As I've mentioned before (HERE & HERE), if it's an RKO film from the 1950s and drops Charles McGraw into a Film Noir setting, then its gonna be good.
Roadblock (1951) pulls off an unusual twist to the Femme Fatale formula. McGraw is an insurance investigator named Joe Peters. While wrapping up a case in the opening scenes, we find out up front that he's smart and capable. But when he meets Diane (Joan Dixon), his moral downfall begins.
Diane wants money and isn't (at first) interested in a guy who makes an average middle-class salary. The typical Femme Fatale route here would be for her to vamp him into using his insurance connections (with inside knowledge to large cash shipments) to get enough money to keep her happy.
But she really falls for him and soon decides she's okay with less money as long as her man loves her. But Peters has jumped the gun. On his own initiative, he's sold information about a cash shipment to a known gangster. By the time he learns he doesn't have to do this, it's too late. Once he's in, he can't get out. Besides, how does he know Diane won't begin to miss her lavish lifestyle before long?
So a mail robbery that nets over a million dollars goes off. Peters, ironically, ends up investigating the crime along with his partner (Harry Miller) and a federal agent (Milburn Stone--a few years away from hanging out his medical shingle in Dodge City on Gunsmoke).
The trouble is that there isn't a lot Peters can do to inhibit the investigation. Both his partner and the fed know what they're doing. One of the robbers is caught. Though this guy doesn't know about Peters' involvment, he's a link that could eventually lead to Peters.

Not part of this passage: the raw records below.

### src/verilog/icache_pkg.sv
`default_nettype none

package icache_pkg;

   ///////////////////////////////
   // Fetch and refill word sizes
   ///////////////////////////////
   localparam int FETCH_ADDR_WIDTH = 32;
   localparam int FETCH_DATA_WIDTH = 32;

   // Two ways of sixteen one-word lines
   localparam int NB_WAYS          = 2;
   localparam int NB_SETS          = 16;
   localparam int SET_ID_WIDTH     = 4;

   ///////////////////////////////
   // Address split
   ///////////////////////////////
   // Byte offset inside the word, never stored
   localparam int OFFSET_WIDTH     = 2;
   localparam int SET_ID_LSB       = 2;
   localparam int SET_ID_MSB       = 5;
   // Everything above the set index goes into the tag
   localparam int TAG_LSB          = 6;
   localparam int TAG_WIDTH        = 26;

   // Refill response buffer geometry
   localparam int RESP_BUF_DEPTH   = 2;
   localparam int RESP_PTR_WIDTH   = 1;
   localparam int RESP_CNT_WIDTH   = 2;

   // Controller states
   typedef enum logic [2:0] {
      IDLE,
      LOOKUP,
      REFILL_REQ,
      REFILL_WAIT,
      FLUSH
   } ctrl_state_e;

endpackage

`default_nettype wire

### src/verilog/icache_ctrl.sv
`timescale 1ns/1ps
`default_nettype none

module icache_ctrl
   import icache_pkg::*;
(
   input  wire logic                                 clk_i,
   input  wire logic                                 rst_n_i,

   // Core fetch port
   input  wire logic                                 fetch_req_i,
   input  wire logic [FETCH_ADDR_WIDTH-1:0]          fetch_addr_i,
   output logic                                      fetch_gnt_o,
   output logic                                      fetch_rvalid_o,
   output logic [FETCH_DATA_WIDTH-1:0]               fetch_rdata_o,

   // Flush request and done pulse
   input  wire logic                                 flush_icache_i,
   output logic                                      cache_is_flushed_o,

   // Refill request towards program memory
   output logic                                      refill_req_o,
   input  wire logic                                 refill_gnt_i,
   output logic [FETCH_ADDR_WIDTH-1:0]               refill_addr_o,

   // Store control
   output logic                                      rd_en_o,
   output logic [SET_ID_WIDTH-1:0]                   set_id_o,
   output logic [NB_WAYS-1:0]                        way_we_o,
   output logic [TAG_WIDTH-1:0]                      tag_wdata_o,
   output logic [FETCH_DATA_WIDTH-1:0]               data_wdata_o,
   output logic                                      flush_all_o,

   // Store read data
   input  wire logic [NB_WAYS-1:0][TAG_WIDTH-1:0]    tag_rdata_i,
   input  wire logic [NB_WAYS-1:0]                   valid_rdata_i,
   input  wire logic [$clog2(NB_WAYS)-1:0]           victim_way_i,
   input  wire logic [NB_WAYS-1:0][FETCH_DATA_WIDTH-1:0] data_rdata_i,

   // Response buffer head
   input  wire logic                                 resp_valid_i,
   input  wire logic [FETCH_DATA_WIDTH-1:0]          resp_data_i,
   output logic                                      resp_pop_o
);

   ctrl_state_e                 state_q;
   ctrl_state_e                 state_d;

   // Address of the fetch in flight
   logic [FETCH_ADDR_WIDTH-1:0] addr_q;

   // Word returned one cycle after the fill
   logic                        refill_done_q;
   logic [FETCH_DATA_WIDTH-1:0] refill_data_q;

   logic [NB_WAYS-1:0]          hit_way;
   logic                        hit;
   logic [FETCH_DATA_WIDTH-1:0] hit_data;

   //////////////////////////////
   // Tag compare
   //////////////////////////////
   always_comb
   begin
      hit_data = '0;
      for (int w = 0; w < NB_WAYS; w++)
      begin
         hit_way[w] = valid_rdata_i[w] && (tag_rdata_i[w] == addr_q[TAG_LSB +: TAG_WIDTH]);
         // At most one way matches so an OR is enough
         if (hit_way[w])
            hit_data = hit_data | data_rdata_i[w];
      end
   end

   assign hit = |hit_way;

   // Hit answers straight from LOOKUP, a refill one cycle after the fill
   assign fetch_rvalid_o = ((state_q == LOOKUP) && hit) || refill_done_q;
   assign fetch_rdata_o  = refill_done_q ? refill_data_q : hit_data;

   // Line aligned refill address
   assign refill_addr_o  = {addr_q[FETCH_ADDR_WIDTH-1:OFFSET_WIDTH], {OFFSET_WIDTH{1'b0}}};

   // Fill payload
   assign tag_wdata_o    = addr_q[TAG_LSB +: TAG_WIDTH];
   assign data_wdata_o   = resp_data_i;

   //////////////////////////////
   // Next state
   //////////////////////////////
   always_comb
   begin
      state_d            = state_q;
      fetch_gnt_o        = 1'b0;
      rd_en_o            = 1'b0;
      set_id_o           = addr_q[SET_ID_MSB:SET_ID_LSB];
      way_we_o           = '0;
      flush_all_o        = 1'b0;
      resp_pop_o         = 1'b0;
      refill_req_o       = 1'b0;
      cache_is_flushed_o = 1'b0;

      case (state_q)
         IDLE:
         begin
            // Flush wins over a new fetch
            if (flush_icache_i)
            begin
               flush_all_o = 1'b1;
               state_d     = FLUSH;
            end
            else
            begin
               fetch_gnt_o = 1'b1;
               set_id_o    = fetch_addr_i[SET_ID_MSB:SET_ID_LSB];
               if (fetch_req_i)
               begin
                  rd_en_o = 1'b1;
                  state_d = LOOKUP;
               end
            end
         end

         LOOKUP:
         begin
            state_d = hit ? IDLE : REFILL_REQ;
         end

         REFILL_REQ:
         begin
            refill_req_o = 1'b1;
            if (refill_gnt_i)
               state_d = REFILL_WAIT;
         end

         REFILL_WAIT:
         begin
            // Fill the victim way as the word leaves the buffer
            if (resp_valid_i)
            begin
               resp_pop_o = 1'b1;
               way_we_o   = NB_WAYS'(1) << victim_way_i;
               state_d    = IDLE;
            end
         end

         FLUSH:
         begin
            // Valid bits went clear at the last edge
            cache_is_flushed_o = 1'b1;
            state_d            = IDLE;
         end

         default:
         begin
            state_d = IDLE;
         end
      endcase
   end

   always_ff @(posedge clk_i)
   begin
      if (!rst_n_i)
      begin
         state_q       <= IDLE;
         refill_done_q <= 1'b0;
      end
      else
      begin
         state_q       <= state_d;
         refill_done_q <= resp_pop_o;
      end
   end

   always_ff @(posedge clk_i)
   begin
      if (fetch_req_i && fetch_gnt_o)
         addr_q <= fetch_addr_i;
      if (resp_pop_o)
         refill_data_q <= resp_data_i;
   end

   //////////////////////////////
   // Checks
   //////////////////////////////
   // Fills only go to the victim, so a line never sits in both ways
   assert property (@(posedge clk_i) disable iff (!rst_n_i)
      (state_q == LOOKUP) |-> $onehot0(hit_way));

   // Memory sees a stable request until it grants
   assert property (@(posedge clk_i) disable iff (!rst_n_i)
      (refill_req_o && !refill_gnt_i) |=> (refill_req_o && $stable(refill_addr_o)));

endmodule

`default_nettype wire

### src/verilog/icache_data_store.sv
`timescale 1ns/1ps
`default_nettype none

module icache_data_store
   import icache_pkg::*;
(
   input  wire logic                             clk_i,
   input  wire logic                             rd_en_i,
   input  wire logic [SET_ID_WIDTH-1:0]          set_id_i,
   input  wire logic [NB_WAYS-1:0]               way_we_i,
   input  wire logic [FETCH_DATA_WIDTH-1:0]      data_wdata_i,
   output logic [NB_WAYS-1:0][FETCH_DATA_WIDTH-1:0] data_rdata_o
);

   // One instruction word per line
   logic [FETCH_DATA_WIDTH-1:0] data_mem_q [NB_WAYS][NB_SETS];

   //////////////////////////////
   // Write and registered read
   //////////////////////////////
   always_ff @(posedge clk_i)
   begin
      for (int w = 0; w < NB_WAYS; w++)
      begin
         if (way_we_i[w])
            data_mem_q[w][set_id_i] <= data_wdata_i;
         // Both ways read out, the controller picks the hit
         if (rd_en_i)
            data_rdata_o[w] <= data_mem_q[w][set_id_i];
      end
   end

endmodule

`default_nettype wire

### src/verilog/icache_tag_store.sv
`timescale 1ns/1ps
`default_nettype none

module icache_tag_store
   import icache_pkg::*;
(
   input  wire logic                        clk_i,
   input  wire logic                        rst_n_i,
   input  wire logic                        rd_en_i,
   input  wire logic [SET_ID_WIDTH-1:0]     set_id_i,
   input  wire logic [NB_WAYS-1:0]          way_we_i,
   input  wire logic [TAG_WIDTH-1:0]        tag_wdata_i,
   input  wire logic                        flush_all_i,
   output logic [NB_WAYS-1:0][TAG_WIDTH-1:0] tag_rdata_o,
   output logic [NB_WAYS-1:0]               valid_rdata_o,
   output logic [$clog2(NB_WAYS)-1:0]       victim_way_o
);

   logic [TAG_WIDTH-1:0]                      tag_mem_q [NB_WAYS][NB_SETS];
   logic [NB_WAYS-1:0][NB_SETS-1:0]           valid_q;
   // Round-robin pointer, one per set
   logic [NB_SETS-1:0][$clog2(NB_WAYS)-1:0]   victim_q;

   //////////////////////////////
   // Valid bits and victim pointers
   //////////////////////////////
   always_ff @(posedge clk_i)
   begin
      if (!rst_n_i)
      begin
         valid_q  <= '0;
         victim_q <= '0;
      end
      else if (flush_all_i)
         valid_q <= '0;
      else if (|way_we_i)
      begin
         for (int w = 0; w < NB_WAYS; w++)
            if (way_we_i[w])
               valid_q[w][set_id_i] <= 1'b1;
         // Next fill of this set goes to the other way
         victim_q[set_id_i] <= victim_q[set_id_i] + 1'b1;
      end
   end

   // Tag array
   always_ff @(posedge clk_i)
   begin
      for (int w = 0; w < NB_WAYS; w++)
         if (way_we_i[w])
            tag_mem_q[w][set_id_i] <= tag_wdata_i;
   end

   // Registered read of all ways at once
   always_ff @(posedge clk_i)
   begin
      if (rd_en_i)
      begin
         for (int w = 0; w < NB_WAYS; w++)
         begin
            tag_rdata_o[w]   <= tag_mem_q[w][set_id_i];
            valid_rdata_o[w] <= valid_q[w][set_id_i];
         end
         victim_way_o <= victim_q[set_id_i];
      end
   end

   // A fill writes a single way
   assert property (@(posedge clk_i) disable iff (!rst_n_i) $onehot0(way_we_i));

endmodule

`default_nettype wire

### src/verilog/icache_top.sv
`timescale 1ns/1ps
`default_nettype none

module icache_top
   import icache_pkg::*;
(
   input  wire logic                        clk_i,
   input  wire logic                        rst_n_i,

   // Core fetch port
   input  wire logic                        fetch_req_i,
   input  wire logic [FETCH_ADDR_WIDTH-1:0] fetch_addr_i,
   output logic                             fetch_gnt_o,
   output logic                             fetch_rvalid_o,
   output logic [FETCH_DATA_WIDTH-1:0]      fetch_rdata_o,

   // Program memory refill port
   output logic                             refill_req_o,
   input  wire logic                        refill_gnt_i,
   output logic [FETCH_ADDR_WIDTH-1:0]      refill_addr_o,
   input  wire logic                        refill_r_valid_i,
   input  wire logic [FETCH_DATA_WIDTH-1:0] refill_r_data_i,

   // Whole cache flush
   input  wire logic                        flush_icache_i,
   output logic                             cache_is_flushed_o
);

   // Controller to stores
   logic                                    rd_en;
   logic [SET_ID_WIDTH-1:0]                 set_id;
   logic [NB_WAYS-1:0]                      way_we;
   logic [TAG_WIDTH-1:0]                    tag_wdata;
   logic [FETCH_DATA_WIDTH-1:0]             data_wdata;
   logic                                    flush_all;

   // Stores back to controller
   logic [NB_WAYS-1:0][TAG_WIDTH-1:0]       tag_rdata;
   logic [NB_WAYS-1:0]                      valid_rdata;
   logic [$clog2(NB_WAYS)-1:0]              victim_way;
   logic [NB_WAYS-1:0][FETCH_DATA_WIDTH-1:0] data_rdata;

   // Response buffer head
   logic                                    resp_valid;
   logic [FETCH_DATA_WIDTH-1:0]             resp_data;
   logic                                    resp_pop;

   //////////////////////////////
   // Controller
   //////////////////////////////
   icache_ctrl i_icache_ctrl (
      .clk_i              ( clk_i              ),
      .rst_n_i            ( rst_n_i            ),
      .fetch_req_i        ( fetch_req_i        ),
      .fetch_addr_i       ( fetch_addr_i       ),
      .fetch_gnt_o        ( fetch_gnt_o        ),
      .fetch_rvalid_o     ( fetch_rvalid_o     ),
      .fetch_rdata_o      ( fetch_rdata_o      ),
      .flush_icache_i     ( flush_icache_i     ),
      .cache_is_flushed_o ( cache_is_flushed_o ),
      .refill_req_o       ( refill_req_o       ),
      .refill_gnt_i       ( refill_gnt_i       ),
      .refill_addr_o      ( refill_addr_o      ),
      .rd_en_o            ( rd_en              ),
      .set_id_o           ( set_id             ),
      .way_we_o           ( way_we             ),
      .tag_wdata_o        ( tag_wdata          ),
      .data_wdata_o       ( data_wdata         ),
      .flush_all_o        ( flush_all          ),
      .tag_rdata_i        ( tag_rdata          ),
      .valid_rdata_i      ( valid_rdata        ),
      .victim_way_i       ( victim_way         ),
      .data_rdata_i       ( data_rdata         ),
      .resp_valid_i       ( resp_valid         ),
      .resp_data_i        ( resp_data          ),
      .resp_pop_o         ( resp_pop           )
   );

   //////////////////////////////
   // Tag and data stores
   //////////////////////////////
   icache_tag_store i_icache_tag_store (
      .clk_i         ( clk_i       ),
      .rst_n_i       ( rst_n_i     ),
      .rd_en_i       ( rd_en       ),
      .set_id_i      ( set_id      ),
      .way_we_i      ( way_we      ),
      .tag_wdata_i   ( tag_wdata   ),
      .flush_all_i   ( flush_all   ),
      .tag_rdata_o   ( tag_rdata   ),
      .valid_rdata_o ( valid_rdata ),
      .victim_way_o  ( victim_way  )
   );

   icache_data_store i_icache_data_store (
      .clk_i        ( clk_i      ),
      .rd_en_i      ( rd_en      ),
      .set_id_i     ( set_id     ),
      .way_we_i     ( way_we     ),
      .data_wdata_i ( data_wdata ),
      .data_rdata_o ( data_rdata )
   );

   // Memory responses land here before the controller sees them
   refill_resp_buffer i_refill_resp_buffer (
      .clk_i        ( clk_i            ),
      .rst_n_i      ( rst_n_i          ),
      .push_valid_i ( refill_r_valid_i ),
      .push_data_i  ( refill_r_data_i  ),
      .resp_pop_i   ( resp_pop         ),
      .resp_valid_o ( resp_valid       ),
      .resp_data_o  ( resp_data        )
   );

endmodule

`default_nettype wire

### src/verilog/refill_resp_buffer.sv
`timescale 1ns/1ps
`default_nettype none

module refill_resp_buffer
   import icache_pkg::*;
(
   input  wire logic                        clk_i,
   input  wire logic                        rst_n_i,

   // Producer side, program memory response
   input  wire logic                        push_valid_i,
   input  wire logic [FETCH_DATA_WIDTH-1:0] push_data_i,

   // Consumer side, cache controller
   input  wire logic                        resp_pop_i,
   output logic                             resp_valid_o,
   output logic [FETCH_DATA_WIDTH-1:0]      resp_data_o
);

   logic [FETCH_DATA_WIDTH-1:0] buf_mem_q [RESP_BUF_DEPTH];
   logic [RESP_PTR_WIDTH-1:0]   head_q;
   logic [RESP_PTR_WIDTH-1:0]   tail_q;
   logic [RESP_CNT_WIDTH-1:0]   count_q;
   logic                        full;

   assign full         = (count_q == RESP_CNT_WIDTH'(RESP_BUF_DEPTH));
   assign resp_valid_o = (count_q != '0);
   assign resp_data_o  = buf_mem_q[head_q];

   //////////////////////////////
   // Pointers and occupancy
   //////////////////////////////
   always_ff @(posedge clk_i)
   begin
      if (!rst_n_i)
      begin
         head_q  <= '0;
         tail_q  <= '0;
         count_q <= '0;
      end
      else
      begin
         // Power of two depth so pointers wrap on their own
         if (push_valid_i)
            tail_q <= tail_q + 1'b1;
         if (resp_pop_i)
            head_q <= head_q + 1'b1;
         case ({push_valid_i, resp_pop_i})
            2'b10:   count_q <= count_q + 1'b1;
            2'b01:   count_q <= count_q - 1'b1;
            default: count_q <= count_q;
         endcase
      end
   end

   // Entry storage
   always_ff @(posedge clk_i)
   begin
      if (push_valid_i)
         buf_mem_q[tail_q] <= push_data_i;
   end

   // Memory has no back-pressure so it must never find the buffer full
   assert property (@(posedge clk_i) disable iff (!rst_n_i) !(push_valid_i && full));

   // Controller only pops a valid head
   assert property (@(posedge clk_i) disable iff (!rst_n_i) resp_pop_i |-> resp_valid_o);

endmodule

`default_nettype wire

Desperate measures are needed to cover his tracks more thoroughly. But Peters' partner might already be suspicious.
A weak link in the movie is the lack of real chemistry between McGraw and Joan Dixon--there's no reason to believe they fall in love other than because the story requires them to do so. But the twist of McGraw going bad to get the girl when he doesn't need to adds some dark irony to the solidly told tale. And a final car chase along the semi-dry Los Angeles river bed is pretty nifty. Roadblock doesn't equal McGraw's Narrow Margin in quality, but it's still a film worth watching.